Why it happens in A/B tests
Pure random user-level assignment should in expectation balance all covariates. But in practice, randomization can be imperfect: bucket collisions in a hashing scheme, time-based launch that inadvertently coincides with a user population shift, or a platform/country that comes online mid-experiment. The result is that a confounding variable (device type, country, user tenure) is unequally distributed between arms.
Detection
Run a Sample Ratio Mismatch (SRM) check first: if the treatment-to-control ratio deviates significantly from the intended split (e.g., you targeted 50/50 but observe 55/45), randomization is broken and no analysis should be trusted until the root cause is found. After confirming no SRM, segment the primary metric by all major covariates and check for directional inconsistency with the aggregate.
Resolution
- If SRM is detected: do not analyze. Find and fix the assignment bug; re-run the experiment.

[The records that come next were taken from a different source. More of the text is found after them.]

<file path="config.mk">
export PLATFORM = sky130hd
export DESIGN_NAME = circle_cmd_scheduler
export DESIGN_NICKNAME = d
export VERILOG_FILES = /design/src/rtl/circle_pkg.sv /design/src/rtl/cmd_fifo.sv /design/src/rtl/circle_cmd_scheduler.sv
export SDC_FILE = /design/constraint.sdc
export NUM_CORES = 1
export LEC_CHECK = 0
export ABC_AREA = 1
export CORE_ASPECT_RATIO = 1.5
export CORE_UTILIZATION = 45
export DETAILED_ROUTE_END_ITERATION = 6
export HOLD_SLACK_MARGIN = 0.03
export PLACE_DENSITY_LB_ADDON = 0.2
export SKIP_LAST_GASP = 1
export SLEW_MARGIN = 5
export SYNTH_ARGS = -nofsm -noshare
export SYNTH_HDL_FRONTEND = slang
export SYNTH_SLANG_ARGS = --single-unit
</file>
<file path="constraint.sdc">
create_clock -name clk -period 1.85 [get_ports clk]
set_input_delay 0.2775 -clock clk [delete_from_list [all_inputs] [get_ports clk]]
set_output_delay 0.2775 -clock clk [all_outputs]
set_load 0.01 [all_outputs]
</file>
<file path="src/rtl/circle_pkg.sv">
// Shared types and constants for the circle-drawing front end.
// Command bundle, scheduler states and screen geometry.
package circle_pkg;

  localparam int X_W = 8;
  localparam int Y_W = 7;
  localparam int C_W = 3;
  localparam int R_W = 5;

  localparam int SCREEN_W_DEF = 160;
  localparam int SCREEN_H_DEF = 120;

  typedef enum logic [2:0] {
    RST,
    IDLE,
    CLEAR,
    ISSUE,
    WAIT
  } state_t;

  typedef struct packed {
    logic [R_W-1:0] radius;
    logic [C_W-1:0] colour;
  } cmd_t;

endpackage

</file>
<file path="src/rtl/cmd_fifo.sv">
// Synchronous command queue with occupancy count.
// Push while full and pop while empty are ignored.
module cmd_fifo
  import circle_pkg::*;
#(
  parameter int DEPTH = 4,
  localparam int AW = $clog2(DEPTH)
) (
  input  logic        clk,
  input  logic        rstn,
  input  logic        push,
  input  logic        pop,
  input  cmd_t        wdata,
  output cmd_t        rdata,
  output logic        full,
  output logic        empty,
  output logic [AW:0] count
);

  cmd_t mem [DEPTH];

  logic [AW-1:0] wr_ptr;
  logic [AW-1:0] rd_ptr;
  logic          do_push;
  logic          do_pop;

  assign full    = (count == (AW+1)'(DEPTH));
  assign empty   = (count == '0);
  assign do_push = push && !full;
  assign do_pop  = pop && !empty;
  assign rdata   = mem[rd_ptr];

  always_ff @(posedge clk) begin
    if (!rstn) begin
      wr_ptr <= '0;
      rd_ptr <= '0;
      count  <= '0;
    end else begin
      if (do_push) wr_ptr <= wr_ptr + 1'b1;
      if (do_pop)  rd_ptr <= rd_ptr + 1'b1;
      unique case ({do_push, do_pop})
        2'b10:   count <= count + 1'b1;
        2'b01:   count <= count - 1'b1;
        default: count <= count;
      endcase
    end
  end

  always_ff @(posedge clk) begin
    if (do_push) mem[wr_ptr] <= wdata;
  end

endmodule

</file>
<file path="src/rtl/circle_cmd_scheduler.sv">
// Queues circle commands, sequences the engine and owns the VGA port.
// Clear pixels come from registered counters; engine pixels pass through.
module circle_cmd_scheduler
  import circle_pkg::*;
#(
  parameter int             FIFO_DEPTH     = 4,
  parameter bit             CLEAR_ON_RESET = 1'b1,
  parameter logic [C_W-1:0] CLEAR_COLOUR   = 3'b000,
  parameter int             SCREEN_W       = SCREEN_W_DEF,
  parameter int             SCREEN_H       = SCREEN_H_DEF
) (
  input  logic           clk,
  input  logic           rstn,
  input  logic           cmd_valid,
  output logic           cmd_ready,
  input  logic [R_W-1:0] cmd_radius,
  input  logic [C_W-1:0] cmd_colour,
  input  logic           clear_req,
  output logic           busy,
  output logic           eng_draw,
  output logic [R_W-1:0] eng_radius,
  output logic [C_W-1:0] eng_colour,
  input  logic           eng_done,
  input  logic [X_W-1:0] eng_x,
  input  logic [Y_W-1:0] eng_y,
  input  logic [C_W-1:0] eng_vcolour,
  input  logic           eng_plot,
  output logic [X_W-1:0] vga_x,
  output logic [Y_W-1:0] vga_y,
  output logic [C_W-1:0] vga_colour,
  output logic           vga_plot
);

  localparam int AW = $clog2(FIFO_DEPTH);

  state_t         state;
  state_t         state_nxt;
  logic [X_W-1:0] cx;
  logic [Y_W-1:0] cy;
  logic           clear_pend;
  logic           pop;
  logic           last_x;
  logic           last_y;
  cmd_t           wcmd;
  cmd_t           head;
  logic           fifo_full;
  logic           fifo_empty;
  logic [AW:0]    fifo_count;

  assign wcmd      = '{radius: cmd_radius, colour: cmd_colour};
  assign cmd_ready = !fifo_full;
  assign busy      = (state != IDLE) || (fifo_count != '0);
  assign last_x    = (cx == X_W'(SCREEN_W - 1));
  assign last_y    = (cy == Y_W'(SCREEN_H - 1));

  cmd_fifo #(
    .DEPTH(FIFO_DEPTH)
  ) u_fifo (
    .clk  (clk),
    .rstn (rstn),
    .push (cmd_valid),
    .pop  (pop),
    .wdata(wcmd),
    .rdata(head),
    .full (fifo_full),
    .empty(fifo_empty),
    .count(fifo_count)
  );

  always_comb begin
    state_nxt = state;
    pop       = 1'b0;
    unique case (state)
      RST:   state_nxt = CLEAR_ON_RESET ? CLEAR : IDLE;
      IDLE: begin
        if (clear_req || clear_pend) state_nxt = CLEAR;
        else if (!fifo_empty)        state_nxt = ISSUE;
      end
      CLEAR: if (last_x && last_y) state_nxt = IDLE;
      ISSUE: begin
        pop       = 1'b1;
        state_nxt = WAIT;
      end
      WAIT:  if (eng_done) state_nxt = IDLE;
      default: state_nxt = RST;
    endcase
  end

  always_ff @(posedge clk) begin
    if (!rstn) begin
      state      <= RST;
      clear_pend <= 1'b0;
      cx         <= '0;
      cy         <= '0;
      eng_draw   <= 1'b0;
      eng_radius <= '0;
      eng_colour <= '0;
    end else begin
      state    <= state_nxt;
      eng_draw <= (state == ISSUE);
      if (state == ISSUE) begin
        eng_radius <= head.radius;
        eng_colour <= head.colour;
      end
      // IDLE consumes any pending request on its way into CLEAR
      if (state == IDLE)
        clear_pend <= 1'b0;
      else if (clear_req && state != RST)
        clear_pend <= 1'b1;
      if (state == CLEAR) begin
        if (last_x) begin
          cx <= '0;
          cy <= last_y ? '0 : cy + 1'b1;
        end else begin
          cx <= cx + 1'b1;
        end
      end else begin
        cx <= '0;
        cy <= '0;
      end
    end
  end

  always_comb begin
    vga_x      = '0;
    vga_y      = '0;
    vga_colour = '0;
    vga_plot   = 1'b0;
    unique case (1'b1)
      (state == CLEAR): begin
        vga_x      = cx;
        vga_y      = cy;
        vga_colour = CLEAR_COLOUR;
        vga_plot   = 1'b1;
      end
      (state == WAIT): begin
        vga_x      = eng_x;
        vga_y      = eng_y;
        vga_colour = eng_vcolour;
        vga_plot   = eng_plot;
      end
      default: ;
    endcase
  end

endmodule

</file>
**config.mk**
```make
export PLATFORM = sky130hd
export DESIGN_NAME = pipeline_stall_controller
export DESIGN_NICKNAME = d
export VERILOG_FILES = /design/src/rtl/pipeline_pkg.sv /design/src/rtl/sat_counter.sv /design/src/rtl/pipeline_stall_controller.sv
export SDC_FILE = /design/constraint.sdc
export NUM_CORES = 1
export LEC_CHECK = 0
export ABC_CLOCK_PERIOD_IN_PS = 7500
export BUFFER_PORTS_ARGS = -buffer_cell sky130_fd_sc_hd__buf_4
export CAP_MARGIN = 20
export CORE_ASPECT_RATIO = 0.8
export CORE_MARGIN = 2
export CORE_UTILIZATION = 45
export CTS_CLUSTER_SIZE = 14
export DETAILED_ROUTE_END_ITERATION = 10
export GPL_TIMING_DRIVEN = 0
export PLACE_DENSITY = 0.76
export SYNTH_ARGS = -nofsm -noshare
export SYNTH_HDL_FRONTEND = slang
export SYNTH_SLANG_ARGS = --single-unit
export TNS_END_PERCENT = 5
```
**constraint.sdc**
```tcl
create_clock -name clk -period 7.5 [get_ports clk]
set_clock_uncertainty 0.2 [all_clocks]
set_input_delay 1.5 -clock clk [delete_from_list [all_inputs] [get_ports clk]]
set_output_delay 1.5 -clock clk [all_outputs]
set_load 0.05 [all_outputs]
```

- If SRM is clean but the paradox is present: report the subgroup-level estimates. Weight by the target population distribution rather than the observed sample composition (post-stratification). The weighted estimate is the correct causal estimate.
In large platforms (Meta, Google), automated SRM detection and stratified reporting are built into the experiment infrastructure precisely because composition imbalances are easy to miss manually.